Svetlana Viktorovna Khodchenkova (Светла́на Ви́кторовна Хо́дченкова; born 21 January 1983) is a Russian film, television and theater actress. She is an Honored Artist of the Russian Federation (2018).

==Early life==
Khodchenkova was born in Moscow, Russian SFSR, Soviet Union. She briefly worked for a modeling agency.

In 2005 Graduated from the Boris Shchukin Theatre Institute, where she studied under the direction of Mikhail Borisovich Borisov.

==Career==
Khodchenkova’s debut role was in the film Bless the Woman (2003) directed by Stanislav Govorukhin. For this role she was nominated for "Nika" award as Best Actress. She continued her career in the role of a clairvoyant Cassandra historical television series Talisman of Love (2005). Khodchenkova played a ballerina in Pavel Sanaev’s film Kilometer Zero (2007).

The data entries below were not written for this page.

[src/rtl/tmds_pkg.sv]
// Shared definitions for the TMDS receive channel: symbol/data widths,
// the four DVI control tokens, the alignment FSM states and offset stepping.
package tmds_pkg;

  localparam int unsigned SYM_W      = 10;
  localparam int unsigned DATA_W     = 8;
  localparam int unsigned OFFSET_W   = 4;

  localparam logic [SYM_W-1:0] CTRL_TOKEN_00 = 10'b1101010100;
  localparam logic [SYM_W-1:0] CTRL_TOKEN_01 = 10'b0010101011;
  localparam logic [SYM_W-1:0] CTRL_TOKEN_10 = 10'b0101010100;
  localparam logic [SYM_W-1:0] CTRL_TOKEN_11 = 10'b1010101011;

  typedef enum logic [1:0] {
    SEARCH,
    VERIFY,
    LOCKED
  } fsm_state_t;

  // Bit offsets cycle 0..9 within the 20-bit window.
  function automatic logic [OFFSET_W-1:0] next_offset(input logic [OFFSET_W-1:0] cur);
    return (cur == OFFSET_W'(SYM_W - 1)) ? '0 : cur + 1'b1;
  endfunction

endpackage
==> src/rtl/rom_arb_pkg.sv <==
// Shared types and helpers for the ROM arbiter: port identifiers, byte-to-word
// offset and the misalignment test applied to granted addresses.
package rom_arb_pkg;

    typedef enum logic {
        PORT_I = 1'b0,
        PORT_D = 1'b1
    } rom_port_t;

    localparam int WORD_OFS = 2;

    function automatic logic is_misaligned(input logic [WORD_OFS-1:0] low_bits);
        return low_bits != '0;
    endfunction

endpackage

==> src/rtl/rom_arb_pick.sv <==
// Two-way combinational picker: grants a lone requester, and on contention
// grants the port that was not granted last. grant[0] = fetch, grant[1] = load.
module rom_arb_pick
    import rom_arb_pkg::*;
(
    input  logic [1:0] req,
    input  rom_port_t  last,
    output logic [1:0] grant
);

    always_comb begin
        // NOTE: default first so every path assigns grant and no latch is inferred.
        grant = 2'b00;
        unique case (req)
            2'b01:   grant = 2'b01;
            2'b10:   grant = 2'b10;
            2'b11:   grant = (last == PORT_I) ? 2'b10 : 2'b01;
            default: grant = 2'b00;
        endcase
    end

endmodule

In 2008, she starred in the television series Univer. at the Polish Film Festival she won the award for Best Actress in Little Moscow.

She is also known for her roles in box office films Love in the Big City (2009), its sequel, Love in the Big City 2 (2010), and Office Romance. Our Time (2011).

She starred in the TV series Lavrova's Method (2011), and appeared as Irina in Tinker Tailor Soldier Spy (2011). Khodchenkova attended the premiere of Tinker, Tailor, Soldier, Spy at the 68th Venice Film Festival, on September 5, 2011. She co-starred with Hugh Jackman in the 2013 superhero film The Wolverine as Viper, one of the film's antagonists.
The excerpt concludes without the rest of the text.